Tuesday, October 18, 2005

JAPAN: DANCING WITH SUTRA STANDS IN FRONT OF DOGEN'S ASHES

Eihei-ji
Factory for producing priests
time to sell up, move on

I suppose I wanted to say I had no expectations of Eihei-ji. After all, I knew that it is one of the most imporatnt Soto-Zen centres in the world. You just have to do the math. Number of temples in, eg, Kanazawa? Say 67. Multiply that by the number of Japanese towns, villages and cities and you come out with a mega-wattage of temples. Divide by proportion of Soto-Zen temples and you reduce it, sure, but that's still an awful lot of priests to be trained. Someone has to look after them temples, officiate at ceremonies for the dead, polish the Buddha's nose, replenish the incense. But I had to go. This was Eihei-ji, for chrissakes, founded by the chief turkey himself, Dogen, back in 1244 or roundabouts, the initiator of the whole Soto shebang.

The historical Buddha. Dogen. Completely revolutionary thinkers. Revolutionaries. But they spawned Institutions, power structures, hierarchies, systems. The fate of all revolutionaries? Maybe the true revolutionaries just vanish without trace. Tradition, fine. Doing-what-you're-doing, fine.

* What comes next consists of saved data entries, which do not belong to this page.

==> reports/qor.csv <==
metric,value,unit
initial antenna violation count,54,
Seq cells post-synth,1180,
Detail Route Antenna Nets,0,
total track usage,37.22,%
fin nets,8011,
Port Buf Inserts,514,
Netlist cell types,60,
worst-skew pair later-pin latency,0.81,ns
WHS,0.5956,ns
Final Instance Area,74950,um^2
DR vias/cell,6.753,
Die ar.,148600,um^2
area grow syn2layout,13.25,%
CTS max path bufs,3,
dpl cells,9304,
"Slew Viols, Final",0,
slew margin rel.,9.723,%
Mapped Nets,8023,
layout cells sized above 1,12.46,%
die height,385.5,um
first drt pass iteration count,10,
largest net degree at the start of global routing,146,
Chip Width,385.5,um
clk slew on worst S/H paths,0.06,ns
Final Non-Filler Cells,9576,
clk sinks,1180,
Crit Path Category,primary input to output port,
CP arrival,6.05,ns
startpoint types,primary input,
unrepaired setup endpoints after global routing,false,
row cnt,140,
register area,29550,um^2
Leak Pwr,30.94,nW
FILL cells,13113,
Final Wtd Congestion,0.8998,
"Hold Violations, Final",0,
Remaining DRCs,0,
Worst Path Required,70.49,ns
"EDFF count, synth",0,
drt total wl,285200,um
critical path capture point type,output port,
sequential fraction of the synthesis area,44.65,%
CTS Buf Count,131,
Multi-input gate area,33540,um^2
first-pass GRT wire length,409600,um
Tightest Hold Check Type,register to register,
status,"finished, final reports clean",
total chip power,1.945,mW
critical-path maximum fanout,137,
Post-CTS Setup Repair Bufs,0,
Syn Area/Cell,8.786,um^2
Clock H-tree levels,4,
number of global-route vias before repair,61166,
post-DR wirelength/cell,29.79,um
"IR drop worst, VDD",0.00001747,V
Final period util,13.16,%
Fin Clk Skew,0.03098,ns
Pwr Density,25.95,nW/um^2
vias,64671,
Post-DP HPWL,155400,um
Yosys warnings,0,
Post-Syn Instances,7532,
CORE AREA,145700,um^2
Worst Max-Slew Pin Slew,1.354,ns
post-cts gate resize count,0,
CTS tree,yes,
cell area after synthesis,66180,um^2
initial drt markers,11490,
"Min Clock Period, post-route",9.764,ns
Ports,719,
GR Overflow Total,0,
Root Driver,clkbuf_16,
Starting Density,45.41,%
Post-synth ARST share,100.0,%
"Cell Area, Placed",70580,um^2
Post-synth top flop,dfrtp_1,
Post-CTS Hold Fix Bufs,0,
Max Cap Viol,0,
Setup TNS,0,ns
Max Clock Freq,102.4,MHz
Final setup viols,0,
**src/rtl/comperator_pkg.sv**
```systemverilog
`default_nettype none
// ============================================================================
// comperator_pkg - shared constants and state encoding for the block sequencer
// Revision: 1.0
// ============================================================================
package comperator_pkg;

  localparam int FRAME_WIDTH    = 320;
  localparam int FRAME_HEIGHT   = 240;
  localparam int BLOCK_SIZE     = 8;
  localparam int DATA_WIDTH     = 24;

  localparam int NUM_BLOCKS     = FRAME_WIDTH / BLOCK_SIZE;
  localparam int NUM_BLOCK_ROWS = FRAME_HEIGHT / BLOCK_SIZE;

  localparam int STATE_W = 3;
  localparam logic [STATE_W-1:0] S_IDLE    = 3'd0;
  localparam logic [STATE_W-1:0] S_ISSUE   = 3'd1;
  localparam logic [STATE_W-1:0] S_GAP     = 3'd2;
  localparam logic [STATE_W-1:0] S_WAIT    = 3'd3;
  localparam logic [STATE_W-1:0] S_CAPTURE = 3'd4;
  localparam logic [STATE_W-1:0] S_EMIT    = 3'd5;

  // Counter width for a range of n values; never narrower than one bit.
  function automatic int clog2_min1(input int n);
    return (n > 1) ? $clog2(n) : 1;
  endfunction

endpackage
`default_nettype wire

```
**src/rtl/comperator_axi_ip_v1_0_result_buf.sv**
```systemverilog
`default_nettype none
// ============================================================================
// comperator_axi_ip_v1_0_result_buf - per-block result register file
// Revision: 1.0
// ============================================================================
module comperator_axi_ip_v1_0_result_buf
  import comperator_pkg::*;
#(
  parameter  int DEPTH = NUM_BLOCKS,
  parameter  int WIDTH = DATA_WIDTH,
  localparam int AW    = clog2_min1(DEPTH)
) (
  input  logic             clk,
  input  logic             wr_en,
  input  logic [AW-1:0]    wr_addr,
  input  logic [WIDTH-1:0] wr_data,
  input  logic [AW-1:0]    rd_addr,
  output logic [WIDTH-1:0] rd_data
);

  logic [WIDTH-1:0] mem_q [DEPTH];

  // Contents are don't-care after reset, so no reset term on the storage.
  always_ff @(posedge clk) begin
    if (wr_en) begin
      mem_q[wr_addr] <= wr_data;
    end
  end

  assign rd_data = mem_q[rd_addr];

endmodule
`default_nettype wire

```
**src/rtl/comperator_axi_ip_v1_0_block_sequencer.sv**
```systemverilog
`default_nettype none
// ============================================================================
// comperator_axi_ip_v1_0_block_sequencer - runs the distance unit over one
// block-row, then streams it as BLOCK_SIZE full lines on AXI4-Stream.
// Revision: 1.0
// ============================================================================
module comperator_axi_ip_v1_0_block_sequencer #(
  parameter int FRAME_WIDTH  = comperator_pkg::FRAME_WIDTH,
  parameter int FRAME_HEIGHT = comperator_pkg::FRAME_HEIGHT,
  parameter int BLOCK_SIZE   = comperator_pkg::BLOCK_SIZE,
  parameter int DATA_WIDTH   = comperator_pkg::DATA_WIDTH
) (
  input  logic                  aclk,
  input  logic                  aresetn,
  input  logic                  start,
  output logic                  busy,
  output logic                  row_done,
  output logic [15:0]           count,
  output logic                  go,
  input  logic                  dist_done,
  input  logic [DATA_WIDTH-1:0] grayscaled_pixel,
  output logic [DATA_WIDTH-1:0] m_axis_tdata,
  output logic                  m_axis_tvalid,
  input  logic                  m_axis_tready,
  output logic                  m_axis_tlast,
  output logic                  m_axis_tuser
);
  import comperator_pkg::*;

  localparam int N_BLK  = FRAME_WIDTH / BLOCK_SIZE;
  localparam int N_ROWS = FRAME_HEIGHT / BLOCK_SIZE;
  localparam int CNT_W  = clog2_min1(N_BLK);
  localparam int PIX_W  = clog2_min1(BLOCK_SIZE);
  localparam int ROW_W  = clog2_min1(N_ROWS);

  localparam logic [CNT_W-1:0] LAST_BLK  = CNT_W'(N_BLK - 1);
  localparam logic [PIX_W-1:0] LAST_PIX  = PIX_W'(BLOCK_SIZE - 1);
  localparam logic [ROW_W-1:0] LAST_ROW  = ROW_W'(N_ROWS - 1);

  logic [1:0]         rst_sync_q;
  logic               rst_n;
  logic [STATE_W-1:0] state_q, state_d;
  logic [CNT_W-1:0]   count_q, count_d;
  logic [PIX_W-1:0]   pix_q, pix_d;
  logic [CNT_W-1:0]   blk_q, blk_d;
  logic [PIX_W-1:0]   line_q, line_d;
  logic [ROW_W-1:0]   blk_row_q, blk_row_d;
  logic               busy_q, busy_d;
  logic               row_done_q, row_done_d;
  logic [DATA_WIDTH-1:0] rd_data;

  // Reset asserts asynchronously and releases two clocks after aresetn rises.
  always_ff @(posedge aclk or negedge aresetn) begin
    if (!aresetn) begin
      rst_sync_q <= 2'b00;
    end else begin
      rst_sync_q <= {rst_sync_q[0], 1'b1};
    end
  end
  assign rst_n = rst_sync_q[1];

  always_ff @(posedge aclk or negedge rst_n) begin
    if (!rst_n) begin
      state_q    <= S_IDLE;
      count_q    <= '0;
      pix_q      <= '0;
      blk_q      <= '0;
      line_q     <= '0;
      blk_row_q  <= '0;
      busy_q     <= 1'b0;
      row_done_q <= 1'b0;
    end else begin
      state_q    <= state_d;
      count_q    <= count_d;
      pix_q      <= pix_d;
      blk_q      <= blk_d;
      line_q     <= line_d;
      blk_row_q  <= blk_row_d;
      busy_q     <= busy_d;
      row_done_q <= row_done_d;
    end
  end

  always_comb begin
    state_d    = state_q;
    count_d    = count_q;
    pix_d      = pix_q;
    blk_d      = blk_q;
    line_d     = line_q;
    blk_row_d  = blk_row_q;
    busy_d     = busy_q;
    row_done_d = 1'b0;
    case (state_q)
      // A start coinciding with the row_done pulse is dropped, not queued.
      S_IDLE: begin
        if (start && !row_done_q) begin
          count_d = '0;
          busy_d  = 1'b1;
          state_d = S_ISSUE;
        end
      end
      S_ISSUE: state_d = S_GAP;
      S_GAP:   state_d = S_WAIT;
      S_WAIT: begin
        if (dist_done) begin
          state_d = S_CAPTURE;
        end
      end
      S_CAPTURE: begin
        if (count_q == LAST_BLK) begin
          pix_d   = '0;
          blk_d   = '0;
          line_d  = '0;
          state_d = S_EMIT;
        end else begin
          count_d = count_q + CNT_W'(1);
          state_d = S_ISSUE;
        end
      end
      S_EMIT: begin
        if (m_axis_tready) begin
          if (pix_q != LAST_PIX) begin
            pix_d = pix_q + PIX_W'(1);
          end else begin
            pix_d = '0;
            if (blk_q != LAST_BLK) begin
              blk_d = blk_q + CNT_W'(1);
            end else begin
              blk_d = '0;
              if (line_q != LAST_PIX) begin
                line_d = line_q + PIX_W'(1);
              end else begin
                state_d    = S_IDLE;
                busy_d     = 1'b0;
                row_done_d = 1'b1;
                blk_row_d  = (blk_row_q == LAST_ROW) ? '0 : blk_row_q + ROW_W'(1);
              end
            end
          end
        end
      end
      default: state_d = S_IDLE;
    endcase
  end

  // Stream fields depend only on registered counters, so they hold under stall.
  always_comb begin
    go            = (state_q == S_ISSUE);
    m_axis_tvalid = (state_q == S_EMIT);
    m_axis_tdata  = m_axis_tvalid ? rd_data : '0;
    m_axis_tlast  = m_axis_tvalid && (blk_q == LAST_BLK) && (pix_q == LAST_PIX);
    m_axis_tuser  = m_axis_tvalid && (blk_row_q == '0) && (line_q == '0) &&
                    (blk_q == '0) && (pix_q == '0);
  end

  assign busy     = busy_q;
  assign row_done = row_done_q;
  assign count    = 16'(count_q);

  comperator_axi_ip_v1_0_result_buf #(
    .DEPTH (N_BLK),
    .WIDTH (DATA_WIDTH)
  ) u_result_buf (
    .clk     (aclk),
    .wr_en   (state_q == S_CAPTURE),
    .wr_addr (count_q),
    .wr_data (grayscaled_pixel),
    .rd_addr (blk_q),
    .rd_data (rd_data)
  );

endmodule
`default_nettype wire
```
**src/rtl/miner_work_loader_if.sv**
```systemverilog
// Byte-stream valid/ready link between a host receiver (e.g. UART RX) and the work loader.
interface miner_work_loader_if;
    logic [7:0] in_data;
    logic       in_valid;
    logic       in_ready;

    modport master (output in_data, output in_valid, input  in_ready);
    modport slave  (input  in_data, input  in_valid, output in_ready);
endinterface

```
**src/rtl/miner_work_loader.sv**
```systemverilog
// Framed work receiver: sync byte, header+target payload, XOR checksum.
// A good frame updates header/target with a one-cycle work_load strobe; bad or
// stalled frames raise err and leave the live work untouched.
module miner_work_loader #(
    parameter int unsigned HEADER_W       = 608,
    parameter int unsigned TARGET_W       = 256,
    parameter logic [7:0]  SYNC_BYTE      = 8'hA5,
    parameter int unsigned TIMEOUT_CYCLES = 50000,
    parameter int unsigned CNT_W          = 8
) (
    input  logic                 osc_clk,
    input  logic                 rst_n,
    miner_work_loader_if.slave   bus,
    output logic [HEADER_W-1:0]  header,
    output logic [TARGET_W-1:0]  target,
    output logic                 work_load,
    output logic [CNT_W-1:0]     work_count,
    output logic                 err,
    output logic [1:0]           err_code
);
    localparam int unsigned PAYLOAD_W = HEADER_W + TARGET_W;
    localparam int unsigned P_BYTES   = PAYLOAD_W / 8;
    localparam int unsigned BCNT_W    = $clog2(P_BYTES + 1);
    localparam int unsigned GAP_W     = $clog2(TIMEOUT_CYCLES + 1);

    typedef enum logic [1:0] {S_IDLE, S_PAYLOAD, S_CHECK, S_COMMIT} state_t;

    state_t                r_state;
    state_t                w_state_nxt;
    logic [PAYLOAD_W-1:0]  r_shift;
    logic [7:0]            r_csum;
    logic [BCNT_W-1:0]     r_bcnt;
    logic [GAP_W-1:0]      r_gap;
    logic [HEADER_W-1:0]   r_header;
    logic [TARGET_W-1:0]   r_target;
    logic [CNT_W-1:0]      r_work_count;
    logic                  r_work_load;
    logic                  r_err;
    logic [1:0]            r_err_code;
    logic                  r_in_ready;

    logic                  w_accept;
    logic                  w_sync;
    logic                  w_in_frame;
    logic                  w_timeout;
    logic                  w_last;
    logic                  w_csum_ok;
    logic                  w_commit;
    logic                  w_load_nxt;
    logic                  w_err_nxt;
    logic [1:0]            w_err_code_nxt;
    logic                  w_ready_nxt;

    assign w_accept   = bus.in_valid && r_in_ready;
    assign w_sync     = (bus.in_data == SYNC_BYTE);
    assign w_in_frame = (r_state == S_PAYLOAD) || (r_state == S_CHECK);
    assign w_timeout  = w_in_frame && !w_accept && (r_gap == GAP_W'(TIMEOUT_CYCLES - 1));
    assign w_last     = (r_bcnt == BCNT_W'(P_BYTES - 1));
    assign w_csum_ok  = (bus.in_data == r_csum);

    assign bus.in_ready = r_in_ready;
    assign header       = r_header;
    assign target       = r_target;
    assign work_load    = r_work_load;
    assign work_count   = r_work_count;
    assign err          = r_err;
    assign err_code     = r_err_code;

    // State register
    always_ff @(posedge osc_clk or negedge rst_n) begin
        if (!rst_n) r_state <= S_IDLE;
        else        r_state <= w_state_nxt;
    end

    // Next-state decode; a timeout or any checksum outcome always ends the frame
    always_comb begin
        w_state_nxt = r_state;
        case (r_state)
            S_IDLE: begin
                if (w_accept && w_sync) w_state_nxt = S_PAYLOAD;
            end
            S_PAYLOAD: begin
                if (w_accept) begin
                    if (w_last) w_state_nxt = S_CHECK;
                end else if (w_timeout) begin
                    w_state_nxt = S_IDLE;
                end
            end
            S_CHECK: begin
                if (w_accept)       w_state_nxt = w_csum_ok ? S_COMMIT : S_IDLE;
                else if (w_timeout) w_state_nxt = S_IDLE;
            end
            S_COMMIT: w_state_nxt = S_IDLE;
            default:  w_state_nxt = S_IDLE;
        endcase
    end

    // Output decode: next values of the registered strobes, ready and error code
    always_comb begin
        w_commit       = 1'b0;
        w_load_nxt     = 1'b0;
        w_err_nxt      = 1'b0;
        w_err_code_nxt = r_err_code;
        w_ready_nxt    = 1'b1;
        case (r_state)
            S_PAYLOAD: begin
                if (w_timeout) begin
                    w_err_nxt      = 1'b1;
                    w_err_code_nxt = 2'b10;
                end
            end
            S_CHECK: begin
                if (w_accept && w_csum_ok) begin
                    w_commit    = 1'b1;
                    w_load_nxt  = 1'b1;
                    w_ready_nxt = 1'b0;
                end else if (w_accept) begin
                    w_err_nxt      = 1'b1;
                    w_err_code_nxt = 2'b01;
                end else if (w_timeout) begin
                    w_err_nxt      = 1'b1;
                    w_err_code_nxt = 2'b10;
                end
            end
            default: ;
        endcase
    end

    // Registered outputs and committed work
    always_ff @(posedge osc_clk or negedge rst_n) begin
        if (!rst_n) begin
            r_in_ready   <= 1'b1;
            r_work_load  <= 1'b0;
            r_err        <= 1'b0;
            r_err_code   <= 2'b00;
            r_header     <= '0;
            r_target     <= '0;
            r_work_count <= '0;
        end else begin
            r_in_ready  <= w_ready_nxt;
            r_work_load <= w_load_nxt;
            r_err       <= w_err_nxt;
            r_err_code  <= w_err_code_nxt;
            if (w_commit) begin
                r_header     <= r_shift[PAYLOAD_W-1 -: HEADER_W];
                r_target     <= r_shift[TARGET_W-1:0];
                r_work_count <= r_work_count + CNT_W'(1);
            end
        end
    end

    // Payload shift register, running checksum, byte counter and inter-byte gap counter
    always_ff @(posedge osc_clk or negedge rst_n) begin
        if (!rst_n) begin
            r_shift <= '0;
            r_csum  <= '0;
            r_bcnt  <= '0;
            r_gap   <= '0;
        end else begin
            if (r_state == S_IDLE && w_accept && w_sync) begin
                r_csum <= '0;
                r_bcnt <= '0;
            end else if (r_state == S_PAYLOAD && w_accept) begin
                r_shift <= {r_shift[PAYLOAD_W-9:0], bus.in_data};
                r_csum  <= r_csum ^ bus.in_data;
                r_bcnt  <= r_bcnt + BCNT_W'(1);
            end
            if (w_in_frame && !w_accept && !w_timeout) r_gap <= r_gap + GAP_W'(1);
            else                                       r_gap <= '0;
        end
    end
endmodule

```
**src/flat_wrapper.sv**
```systemverilog
// flat-port wrapper written by rule: the top's interface ports become plain ports
module miner_work_loader_flat 
#(
    parameter int unsigned HEADER_W       = 608,
    parameter int unsigned TARGET_W       = 256,
    parameter logic [7:0]  SYNC_BYTE      = 8'hA5,
    parameter int unsigned TIMEOUT_CYCLES = 50000,
    parameter int unsigned CNT_W          = 8
)
  (osc_clk, rst_n, header, target, work_load, work_count, err, err_code, bus_in_data, bus_in_valid, bus_in_ready);
  miner_work_loader_if bus_i ();
  input  logic osc_clk;
  input  logic rst_n;
  output logic [HEADER_W-1:0] header;
  output logic [TARGET_W-1:0] target;
  output logic work_load;
  output logic [CNT_W-1:0] work_count;
  output logic err;
  output logic [1:0] err_code;
  input wire logic [$bits(bus_i.in_data)-1:0] bus_in_data;
  input wire logic [$bits(bus_i.in_valid)-1:0] bus_in_valid;
  output wire logic [$bits(bus_i.in_ready)-1:0] bus_in_ready;
  assign bus_i.in_data = bus_in_data;
  assign bus_i.in_valid = bus_in_valid;
  assign bus_in_ready = bus_i.in_ready;
  miner_work_loader #(.HEADER_W(HEADER_W), .TARGET_W(TARGET_W), .SYNC_BYTE(SYNC_BYTE), .TIMEOUT_CYCLES(TIMEOUT_CYCLES), .CNT_W(CNT_W)) u_core (.osc_clk(osc_clk), .rst_n(rst_n), .bus(bus_i), .header(header), .target(target), .work_load(work_load), .work_count(work_count), .err(err), .err_code(err_code));
endmodule
```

But there's a well-known saying that the line between the sublime and the ridiculous is a very fine one.

At eihei-ji in the Joyoden, the Mausoleum where Dogen's (and his successors) ashes are preserved, two senior monks are teaching the novices the correct way to carry a sutra stand around. You approach it, poise with one foot back, toes arched on the ground, the forward knee bent, so you bend with a straight back; pick up the stand with your left hand about half-way down, fold the other hand just so across your left shoulder blade, elevate your body, swivel on your heel, glide soundlessly towards the door with one foot exactly in line with the other, left turn, glide, put stand down. Two monks with 3 novices each. I come back 1/2 hour later and they're still at it.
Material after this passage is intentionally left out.